Most noted has been the rebranding of social spending as infrastructure. But Biden is not hiding that much of what he calls infrastructure is instead further down payment on a government-centric “caregiving economy” encompassing childhood to old age. Elements include $400 billion for expanding elderly and disabled long-term care through Medicaid, and “affordable housing.” Even the Associated Press noted the “rhetorical gymnastics” entailed in the rebranding. In merely two months Biden has easily eclipsed Obama’s State of the Union calls for free community college and enlarged paid work leave, seen as transformative in their time.
On the bits of the AJP that do constitute old-school infrastructure, working in Biden’s favor is bipartisan consensus that government can spearhead frontier areas. In his March 31 Pittsburgh speech announcing the AJP, Biden cited battery technology, biotechnology, computer chips and clean energy as targets for spending.

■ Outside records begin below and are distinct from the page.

Background: an optimization exercise with open tools, aiming at small area, a short achievable clock period and few clock cycles. Do not read the settings as production practice. In this exercise RTL edits were held to simulation tests only and were not proved equivalent to the original. No activity file was given, so power comes from the tool's default toggle rates.

Setup of build 77:
==> flow/design.v (excerpt) <==
module ckf (
    input  wire         clk,
    input  wire         rst,
    input  wire         cmd_valid,
    output wire         cmd_ready,
    input  wire [31:0]  cmd_word,
    input  wire [7:0]   cmd_len,
    input  wire         din_valid,
    output wire         din_ready,
    input  wire [7:0]   din_data,
    output wire         done,
    output wire [7:0]   lrc,
    output wire [15:0]  crc,
    output wire [15:0]  crcout,
    output wire [15:0]  status,
    output wire [31:0]  frm,
    output wire [5:0]   out_len,
    output wire [303:0] out_data,
    output wire [5:0]   rx_len,
    output wire [255:0] rx_data
);
Size: about 3000 cells after synthesis, ~770 flip-flops, about 720 I/O pins, about 34000 µm² of cells after synthesis.
clock: 8.0 ns
lec_check: 0
cap_margin: 20
core_margin: 2
core_utilization: 40
cts_cluster_diameter: 150
cts_cluster_size: 20
setup_slack_margin: 5
slew_margin: 20
standard.sh (not shown) runs the stock make flow with config.mk's settings and CLKGATE_MAP_FILE= SYNTH_SCRIPT=/design/flow/synth_recipe.tcl, a recipe that flattens the netlist after the stock synthesis.
==> flow/flow/run.sh <==
#!/bin/bash
# Layout flow: the standard flow (standard.sh), unchanged synthesis, with
# the port buffers made of sky130_fd_sc_hd__buf_1 cells (buffer_ports
# -buffer_cell) instead of the cell buffer_ports picks by default.
# Each step's output goes to a log file of its own in this folder, and ORFS
# keeps its per-step logs under orfs/logs.
set -uo pipefail
bash standard.sh synth > synth.log 2>&1 || { echo "synth failed"; exit 1; }
bash standard.sh "BUFFER_PORTS_ARGS=-buffer_cell sky130_fd_sc_hd__buf_1" finish > layout.log 2>&1 || { echo "layout failed"; tail -30 layout.log; exit 1; }
echo "flow done"
Testbench counts of build 77, summed over its fixed seeds: cycles 49,920.
Modified inputs, build 10 compared to build 77
Settings: changing CORE_UTILIZATION from 40 to 55.
==> flow/run.sh (new file) <==
#!/bin/bash
# synth_recipe.tcl (not shown) runs the flow's synth.tcl, then flattens the netlist and writes it again
# the make line also repeats each setting of config.mk as NAME=value (left out here)
make -C /OpenROAD-flow-scripts/flow DESIGN_CONFIG=/design/flow/config.mk WORK_HOME=/design/flow/orfs CLKGATE_MAP_FILE= SYNTH_SCRIPT=/design/flow/synth_recipe.tcl finish
removed: flow/flow/run.sh
removed: flow/standard.sh
## What came out
Shortest clock period the worst path allows after layout delta (build 10 -> build 77): insignificant. Build 10 against build 77: layout-stage area growth over the synthesis result went up 14 points, cell area higher. Build 77 → build 10: number of clock buffers in the layout increased by about 12% relative to the old numbers, critical path arrival saw a decrease, achievable clock frequency roughly the same, die area saw a decrease, cell count after placement fell by 355. Summary: maximum resistive drop on vdd, build 10 worse than build 77. ~same worst setup slack in build 10 and build 77.
Setup changes, build 10 to build 49
==> flow/flow/run.sh (new file) <==
#!/bin/bash
# Layout flow: the standard flow (standard.sh), unchanged synthesis, with
# the port buffers made of sky130_fd_sc_hd__buf_1 cells (buffer_ports
# -buffer_cell) instead of the cell buffer_ports picks by default.
# Each step's output goes to a log file of its own in this folder, and ORFS
# keeps its per-step logs under orfs/logs.
set -uo pipefail
bash standard.sh synth > synth.log 2>&1 || { echo "synth failed"; exit 1; }
bash standard.sh "BUFFER_PORTS_ARGS=-buffer_cell sky130_fd_sc_hd__buf_1" finish > layout.log 2>&1 || { echo "layout failed"; tail -30 layout.log; exit 1; }
echo "flow done"
==> flow/standard.sh (new file) <==
#!/bin/bash
# synth_recipe.tcl (not shown) runs the flow's synth.tcl, then flattens the netlist and writes it again
# the make line also repeats each setting of config.mk as NAME=value (left out here)
make -C /OpenROAD-flow-scripts/flow DESIGN_CONFIG=/design/flow/config.mk WORK_HOME=/design/flow/orfs CLKGATE_MAP_FILE= SYNTH_SCRIPT=/design/flow/synth_recipe.tcl "${@:-finish}"
removed: flow/run.sh
Build 49 has completed all stages; timing, DRC and antenna checks passed.
Diff build 10 -> build 49: internal power summed over all cells essentially unchanged, final non-filler cell area decreased 5200 µm².
Wire: build 49 routes less than build 10
Delta (build 49 minus build 10): number of placed instances with taps included held; power went down by about 0.47%; combinational power share shows a reduction of 0.3 points; total number of vias down 1411.
Across both runs, count of inserted antenna diode cells was higher for build 49 than for build 10.
Min final net count across build 10 and build 49: build 49

[what the ideal ports hide]
Ports are ideal in the flow. The routed layouts listed here were re-timed in OpenROAD.
Step 1: set_driving_cell puts a clkbuf_16 on clk and a buf_2 on each other input, an assumption about the parent block.
Step 2, shift: input delay + t, output delay - t, t = (earliest + latest rising clock arrival at the registers) / 2. This alone moves slack from input paths to output paths.
Slacks: ideal ports / drivers / drivers and shift; pairs: ideal ports / drivers.
run | t (ns) | setup WS [ns] | hold WS [ns] | worst setup path after step 2 | slew at the worst register clock pin (ns)
build 77 | 0.678 | 4.965 / 4.941 / 4.336 | 0.454 / 0.454 / 0.454 | input to register | 0.10 / 0.10
build 10 | 0.686 | 4.967 / 4.900 / 4.311 | 0.456 / 0.456 / 0.456 | input to register | 0.10 / 0.10
build 49 | 0.684 | 4.961 / 4.891 / 4.401 | 0.456 / 0.456 / 0.456 | input to register | 0.10 / 0.10
After both steps every run listed still meets setup and hold. The setup slack of build 10, which loses most, moves by -0.067 ns with the drivers and by -0.656 ns with both steps.
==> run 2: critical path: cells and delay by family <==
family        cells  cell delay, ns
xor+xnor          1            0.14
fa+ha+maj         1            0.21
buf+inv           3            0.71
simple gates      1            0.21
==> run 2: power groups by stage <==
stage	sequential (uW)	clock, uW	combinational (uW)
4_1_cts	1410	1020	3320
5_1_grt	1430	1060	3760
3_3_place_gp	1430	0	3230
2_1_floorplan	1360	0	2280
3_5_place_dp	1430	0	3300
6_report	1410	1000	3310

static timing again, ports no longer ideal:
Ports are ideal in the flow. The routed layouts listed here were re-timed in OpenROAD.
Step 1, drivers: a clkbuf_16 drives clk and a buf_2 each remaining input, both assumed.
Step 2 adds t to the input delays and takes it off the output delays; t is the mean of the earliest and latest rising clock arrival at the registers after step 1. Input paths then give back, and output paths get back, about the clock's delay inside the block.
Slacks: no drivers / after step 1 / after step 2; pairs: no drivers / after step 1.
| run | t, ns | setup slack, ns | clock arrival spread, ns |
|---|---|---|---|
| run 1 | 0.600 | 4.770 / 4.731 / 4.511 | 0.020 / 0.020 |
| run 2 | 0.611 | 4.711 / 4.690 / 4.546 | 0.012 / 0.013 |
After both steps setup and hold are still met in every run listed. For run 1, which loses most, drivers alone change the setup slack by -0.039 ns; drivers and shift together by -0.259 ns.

But if capitalism is vital to wealth creation at small and medium scales, it is even more important at grand scales in a modern technological society. If the central government is in fact not the wellspring of prosperity, that has major implications for what a genuine infrastructure package would entail and changes our entire conversation.

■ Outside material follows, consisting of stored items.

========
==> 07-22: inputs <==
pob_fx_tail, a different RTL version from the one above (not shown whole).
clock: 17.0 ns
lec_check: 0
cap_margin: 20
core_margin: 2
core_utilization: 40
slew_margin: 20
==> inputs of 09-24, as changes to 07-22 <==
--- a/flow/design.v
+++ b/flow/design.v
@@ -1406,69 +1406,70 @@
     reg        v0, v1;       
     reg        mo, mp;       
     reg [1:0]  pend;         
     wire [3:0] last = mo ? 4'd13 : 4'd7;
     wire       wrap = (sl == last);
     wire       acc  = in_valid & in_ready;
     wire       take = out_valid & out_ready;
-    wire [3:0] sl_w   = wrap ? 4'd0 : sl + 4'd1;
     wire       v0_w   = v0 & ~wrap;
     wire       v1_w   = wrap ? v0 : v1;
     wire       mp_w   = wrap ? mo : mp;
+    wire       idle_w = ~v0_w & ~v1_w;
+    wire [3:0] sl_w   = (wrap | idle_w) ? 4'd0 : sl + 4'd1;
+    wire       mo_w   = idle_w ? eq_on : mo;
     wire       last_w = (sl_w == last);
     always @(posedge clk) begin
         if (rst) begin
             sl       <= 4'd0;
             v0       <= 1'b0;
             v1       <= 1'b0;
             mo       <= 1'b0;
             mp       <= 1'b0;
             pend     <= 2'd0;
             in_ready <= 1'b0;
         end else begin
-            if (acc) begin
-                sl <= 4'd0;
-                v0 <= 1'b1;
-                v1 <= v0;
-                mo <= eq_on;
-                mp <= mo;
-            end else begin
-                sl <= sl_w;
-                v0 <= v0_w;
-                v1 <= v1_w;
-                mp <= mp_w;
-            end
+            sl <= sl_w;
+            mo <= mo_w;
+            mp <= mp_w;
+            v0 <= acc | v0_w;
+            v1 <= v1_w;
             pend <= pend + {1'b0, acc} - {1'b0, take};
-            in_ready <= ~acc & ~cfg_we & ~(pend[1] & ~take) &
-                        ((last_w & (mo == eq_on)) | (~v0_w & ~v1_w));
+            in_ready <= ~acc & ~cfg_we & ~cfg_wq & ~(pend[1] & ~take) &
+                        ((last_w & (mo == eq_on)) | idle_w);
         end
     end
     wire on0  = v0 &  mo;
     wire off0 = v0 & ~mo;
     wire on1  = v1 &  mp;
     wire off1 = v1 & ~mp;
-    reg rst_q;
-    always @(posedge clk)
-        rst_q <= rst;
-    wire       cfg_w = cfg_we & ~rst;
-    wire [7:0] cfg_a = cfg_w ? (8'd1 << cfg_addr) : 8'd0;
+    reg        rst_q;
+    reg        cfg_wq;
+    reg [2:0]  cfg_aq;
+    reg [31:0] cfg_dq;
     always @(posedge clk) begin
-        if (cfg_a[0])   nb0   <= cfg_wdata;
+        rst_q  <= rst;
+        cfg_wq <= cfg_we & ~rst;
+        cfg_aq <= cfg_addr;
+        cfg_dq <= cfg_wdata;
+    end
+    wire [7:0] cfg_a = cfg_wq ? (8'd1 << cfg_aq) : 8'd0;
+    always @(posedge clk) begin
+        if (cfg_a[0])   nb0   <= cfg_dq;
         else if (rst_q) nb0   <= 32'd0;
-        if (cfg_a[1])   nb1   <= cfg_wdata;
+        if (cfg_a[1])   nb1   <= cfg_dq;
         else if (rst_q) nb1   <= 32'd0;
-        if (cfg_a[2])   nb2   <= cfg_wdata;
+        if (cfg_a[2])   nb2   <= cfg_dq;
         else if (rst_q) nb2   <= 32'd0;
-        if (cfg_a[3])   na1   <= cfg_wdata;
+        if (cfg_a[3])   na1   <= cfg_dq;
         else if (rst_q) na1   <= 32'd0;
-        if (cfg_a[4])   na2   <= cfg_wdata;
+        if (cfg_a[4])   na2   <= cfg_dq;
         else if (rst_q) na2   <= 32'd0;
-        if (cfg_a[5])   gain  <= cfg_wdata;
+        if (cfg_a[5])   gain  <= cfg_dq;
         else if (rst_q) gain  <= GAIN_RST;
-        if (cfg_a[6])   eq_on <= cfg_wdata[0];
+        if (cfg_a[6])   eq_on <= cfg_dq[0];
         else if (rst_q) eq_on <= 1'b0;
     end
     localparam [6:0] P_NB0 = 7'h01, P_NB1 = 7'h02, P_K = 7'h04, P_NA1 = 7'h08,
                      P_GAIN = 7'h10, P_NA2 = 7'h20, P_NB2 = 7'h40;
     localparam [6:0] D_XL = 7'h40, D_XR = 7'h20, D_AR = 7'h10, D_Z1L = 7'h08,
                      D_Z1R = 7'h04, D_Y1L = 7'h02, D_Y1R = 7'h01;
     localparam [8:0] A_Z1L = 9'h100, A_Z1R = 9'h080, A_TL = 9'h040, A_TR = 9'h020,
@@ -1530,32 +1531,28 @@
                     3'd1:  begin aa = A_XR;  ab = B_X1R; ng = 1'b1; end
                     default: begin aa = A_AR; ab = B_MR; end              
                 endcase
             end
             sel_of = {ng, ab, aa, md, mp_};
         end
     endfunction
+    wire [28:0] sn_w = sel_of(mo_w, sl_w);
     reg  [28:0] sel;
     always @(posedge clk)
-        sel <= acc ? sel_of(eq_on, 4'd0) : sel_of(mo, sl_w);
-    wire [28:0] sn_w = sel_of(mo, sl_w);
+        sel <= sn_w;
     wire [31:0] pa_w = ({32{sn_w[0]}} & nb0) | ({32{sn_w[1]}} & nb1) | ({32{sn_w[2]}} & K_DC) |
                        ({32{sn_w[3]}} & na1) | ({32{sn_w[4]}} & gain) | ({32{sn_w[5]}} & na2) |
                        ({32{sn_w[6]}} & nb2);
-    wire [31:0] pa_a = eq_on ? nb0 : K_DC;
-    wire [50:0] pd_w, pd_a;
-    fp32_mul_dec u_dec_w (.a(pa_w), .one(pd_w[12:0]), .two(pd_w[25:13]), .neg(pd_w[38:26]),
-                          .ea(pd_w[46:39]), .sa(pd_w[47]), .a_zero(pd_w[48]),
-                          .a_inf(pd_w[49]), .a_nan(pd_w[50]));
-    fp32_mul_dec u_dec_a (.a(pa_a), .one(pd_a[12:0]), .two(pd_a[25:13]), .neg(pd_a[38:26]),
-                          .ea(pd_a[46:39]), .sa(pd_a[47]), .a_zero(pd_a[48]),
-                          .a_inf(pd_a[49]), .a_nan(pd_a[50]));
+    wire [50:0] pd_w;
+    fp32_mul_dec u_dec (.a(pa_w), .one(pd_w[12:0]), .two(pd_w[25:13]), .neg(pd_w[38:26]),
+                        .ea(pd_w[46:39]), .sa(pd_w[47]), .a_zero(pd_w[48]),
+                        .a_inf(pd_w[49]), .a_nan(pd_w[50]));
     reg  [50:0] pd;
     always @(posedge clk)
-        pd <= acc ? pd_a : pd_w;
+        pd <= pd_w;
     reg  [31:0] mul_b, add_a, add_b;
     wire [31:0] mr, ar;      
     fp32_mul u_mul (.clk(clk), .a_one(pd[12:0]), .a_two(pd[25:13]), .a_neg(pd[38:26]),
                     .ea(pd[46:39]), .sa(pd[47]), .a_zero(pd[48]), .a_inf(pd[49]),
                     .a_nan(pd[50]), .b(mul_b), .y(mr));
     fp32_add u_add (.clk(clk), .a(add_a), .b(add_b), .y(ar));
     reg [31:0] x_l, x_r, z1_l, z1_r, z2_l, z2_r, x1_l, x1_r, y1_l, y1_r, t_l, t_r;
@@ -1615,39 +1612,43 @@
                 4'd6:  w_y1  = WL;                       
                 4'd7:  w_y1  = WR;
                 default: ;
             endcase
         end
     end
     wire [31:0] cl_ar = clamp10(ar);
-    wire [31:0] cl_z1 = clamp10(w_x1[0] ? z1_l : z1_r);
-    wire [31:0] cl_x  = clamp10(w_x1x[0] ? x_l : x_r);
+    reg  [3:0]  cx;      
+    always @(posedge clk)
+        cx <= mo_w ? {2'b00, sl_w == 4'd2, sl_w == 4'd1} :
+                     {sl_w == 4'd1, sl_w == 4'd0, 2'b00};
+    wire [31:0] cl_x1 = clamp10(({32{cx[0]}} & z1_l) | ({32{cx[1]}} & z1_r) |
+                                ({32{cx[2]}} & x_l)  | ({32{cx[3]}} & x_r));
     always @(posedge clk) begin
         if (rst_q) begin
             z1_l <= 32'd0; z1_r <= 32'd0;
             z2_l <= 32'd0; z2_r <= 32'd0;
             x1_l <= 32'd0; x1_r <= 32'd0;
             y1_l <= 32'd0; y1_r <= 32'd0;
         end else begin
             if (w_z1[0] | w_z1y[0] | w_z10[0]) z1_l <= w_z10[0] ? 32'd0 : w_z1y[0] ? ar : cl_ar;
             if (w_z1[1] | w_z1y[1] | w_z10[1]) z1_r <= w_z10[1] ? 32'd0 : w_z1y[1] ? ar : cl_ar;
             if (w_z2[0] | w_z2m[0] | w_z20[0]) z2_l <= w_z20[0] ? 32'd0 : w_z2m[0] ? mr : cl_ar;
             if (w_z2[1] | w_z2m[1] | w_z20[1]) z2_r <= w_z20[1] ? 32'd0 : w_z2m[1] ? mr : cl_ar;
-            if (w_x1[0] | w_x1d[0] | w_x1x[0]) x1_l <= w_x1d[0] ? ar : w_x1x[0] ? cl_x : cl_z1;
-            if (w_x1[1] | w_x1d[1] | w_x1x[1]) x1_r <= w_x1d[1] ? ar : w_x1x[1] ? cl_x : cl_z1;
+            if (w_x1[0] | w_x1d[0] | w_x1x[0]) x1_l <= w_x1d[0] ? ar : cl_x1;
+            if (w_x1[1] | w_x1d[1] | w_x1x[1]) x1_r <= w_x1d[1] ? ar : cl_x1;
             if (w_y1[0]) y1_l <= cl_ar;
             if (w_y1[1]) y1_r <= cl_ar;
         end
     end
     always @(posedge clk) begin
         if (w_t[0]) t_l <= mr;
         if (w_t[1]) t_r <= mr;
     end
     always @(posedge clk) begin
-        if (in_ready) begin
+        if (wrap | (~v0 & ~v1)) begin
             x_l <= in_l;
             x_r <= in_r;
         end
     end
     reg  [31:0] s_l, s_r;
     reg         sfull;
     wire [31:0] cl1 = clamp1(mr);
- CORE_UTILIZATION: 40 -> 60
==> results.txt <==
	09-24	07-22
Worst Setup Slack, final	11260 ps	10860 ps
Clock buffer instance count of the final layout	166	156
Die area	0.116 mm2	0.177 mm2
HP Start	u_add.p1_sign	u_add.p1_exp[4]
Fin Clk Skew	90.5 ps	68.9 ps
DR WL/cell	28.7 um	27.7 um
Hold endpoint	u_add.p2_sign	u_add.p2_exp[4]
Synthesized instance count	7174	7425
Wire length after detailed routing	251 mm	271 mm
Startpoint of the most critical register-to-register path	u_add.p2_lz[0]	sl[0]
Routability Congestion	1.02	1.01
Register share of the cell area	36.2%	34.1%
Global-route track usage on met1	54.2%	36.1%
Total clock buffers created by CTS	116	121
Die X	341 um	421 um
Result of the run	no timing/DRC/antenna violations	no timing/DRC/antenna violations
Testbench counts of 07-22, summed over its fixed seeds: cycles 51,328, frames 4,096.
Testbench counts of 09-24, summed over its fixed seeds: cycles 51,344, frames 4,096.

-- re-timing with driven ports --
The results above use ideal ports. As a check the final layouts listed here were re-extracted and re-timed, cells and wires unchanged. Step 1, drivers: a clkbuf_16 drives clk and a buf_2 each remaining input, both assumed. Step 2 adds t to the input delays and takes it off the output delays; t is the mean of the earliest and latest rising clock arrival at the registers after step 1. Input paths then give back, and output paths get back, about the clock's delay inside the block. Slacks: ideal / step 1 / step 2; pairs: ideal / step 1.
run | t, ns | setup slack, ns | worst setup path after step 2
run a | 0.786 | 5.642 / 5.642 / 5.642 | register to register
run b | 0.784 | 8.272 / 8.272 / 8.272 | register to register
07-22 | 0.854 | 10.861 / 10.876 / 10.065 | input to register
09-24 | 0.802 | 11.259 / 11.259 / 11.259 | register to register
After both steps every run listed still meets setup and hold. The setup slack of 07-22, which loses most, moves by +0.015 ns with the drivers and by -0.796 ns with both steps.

A clue that the model is wrong and a course correction is in order may be found in Biden’s very arguments for the AJP.Biden wants to “rebuild the backbone of America” But why would something be wrong with America’s backbone? It cannot be that government is smaller than it used to be.
Biden’s AJP description says, “After decades of disinvestment, our roads, bridges, and water systems are crumbling. Our electric grid is vulnerable to catastrophic outages.” But why would any of this crumble? We don’t periodically lament “disinvestment” in big box stores, tech companies, fast food restaurants, Sheetz road stops and gas stations, and fret that these all are “crumbling.” Those are infrastructure too; certainly moreso than much of what is in Biden’s plan, and they keep growing. Like Jay Leno used to say in the old Doritos commercials, “Crunch all you want. We’ll make more.”

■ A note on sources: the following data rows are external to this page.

Context: an optimization exercise on an open-source flow, tuned for small area, a short achievable clock period and few clock cycles. The choices shown serve that exercise and are no tape-out recipe. In this exercise RTL edits were held to simulation tests only and were not proved equivalent to the original. Power figures rest on the tool's default switching activity, not on a simulated workload.

--- flow/flow/run.sh ---
#!/bin/bash
# Standard layout (the standard.sh), with these changes to how it is
# made: the port buffers are buf_1 cells instead of the default pick; the
# timing repair steps aim for a large setup margin so that they size and
# buffer the paths that set the achieved period; and the clock tree is built
# without dummy loads. The SDC is unchanged.
export BUFFER_PORTS_ARGS="-buffer_cell sky130_fd_sc_hd__buf_1"
export SETUP_SLACK_MARGIN=18.75
export CTS_ARGS="-sink_clustering_enable -repair_clock_nets -dont_use_dummy_load -buf_list sky130_fd_sc_hd__clkbuf_8 -sink_clustering_size 18 -sink_clustering_max_diameter 50"
bash standard.sh > standard.log 2>&1
--- flow/standard.sh ---
#!/bin/bash
# synth_recipe.tcl (not shown) runs the flow's synth.tcl, then flattens the netlist and writes it again
# the make line also repeats each setting of config.mk as NAME=value (left out here)
make -C /OpenROAD-flow-scripts/flow DESIGN_CONFIG=/design/flow/config.mk WORK_HOME=/design/flow/orfs CLKGATE_MAP_FILE= SYNTH_SCRIPT=/design/flow/synth_recipe.tcl "${@:-finish}"
--- flow/config.mk ---
export PLATFORM = sky130hd
export DESIGN_NAME = mpd_engine
export DESIGN_NICKNAME = mpd_engine
export VERILOG_FILES = /design/flow/design.v
export SDC_FILE = /design/flow/constraint.sdc
export NUM_CORES = 4
export LEC_CHECK = 0
export CAP_MARGIN = 20
export CORE_MARGIN = 2
export CORE_UTILIZATION = 60
export CTS_BUF_LIST = sky130_fd_sc_hd__clkbuf_8
export CTS_CLUSTER_DIAMETER = 50
export CTS_CLUSTER_SIZE = 18
export SLEW_MARGIN = 20
--- flow/constraint.sdc ---
create_clock -name core_clock -period 25.0 [get_ports {clk}]
set_input_delay 5.0000 -clock core_clock [delete_from_list [all_inputs] [get_ports {clk}]]
set_output_delay 5.0000 -clock core_clock [all_outputs]
set_load 0.01 [all_outputs]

Biden talks of “modernization” of infrastructure, but a real modernization would entail cutting government’s longstanding dominance (and subsequent neglect) of it. Unlike ongoing private investment, enthusiasm subsides after the ribbon-cutting at big-government projects. Biden’s is a quest destined to deliver tomorrow’s equivalents of yesterday’s ill-fated and leap-frogged National Road, C&O Canal, and appropriation-plagued Superconducting Super Collider. Those are nothing compared to the Lovecraftian desolation to come should Biden get his misguided way.
Other entities in society create big-wealth better than Washington does, and there is a vast supply of money for it if government and its permitting mazes get out of the way. Alas, the New New Deal Biden is pursuing via his legislative triad isnothing new despite the emphasis on “upgrade” and “modernization.” In the 21st Century, getting clean, fresh water piped into a home is not a mystery-laden undertaking, nor something to occupy a national government. Keeping things local and leaving money in the states in the first place can better prevent the “crumbling” and “disinvestment.”
A superior posture from which to boost infrastructure would be that of a concerted effort to separate state and economics, and to expel the policies of radical progressivism. To set the stage for that, it helps to appreciate how we got where we are.
Attempts were made at major central government undertakings in America’s early years, particularly for “internal improvements,” protective tariffs, and a central bank. Alexander Hamilton’s mercantilist Report on Manufactures encouraged industry subsidies and tariffs, paving the way for Kentucky’s Sen. Henry Clay and his American System of subsidies for roads and canals and other internal improvements, a national bank, and tariffs (vetoed by presidents Madison and Monroe). Thoroughgoing centralization had to await Lincoln and his embrace of the Clay approach, war mobilization, and constitutional reinterpretations that enabled massive national government expansion.
Statutes passed since the late 19th century expanded executive power and changed the relationship of the individual to the state. The Interstate Commerce Act arrived a century after the Constitution, followed by the Sherman and Clayton antitrust Acts, a permanent central bank immune from audit and a progressive federal income tax and later mandatory withholding.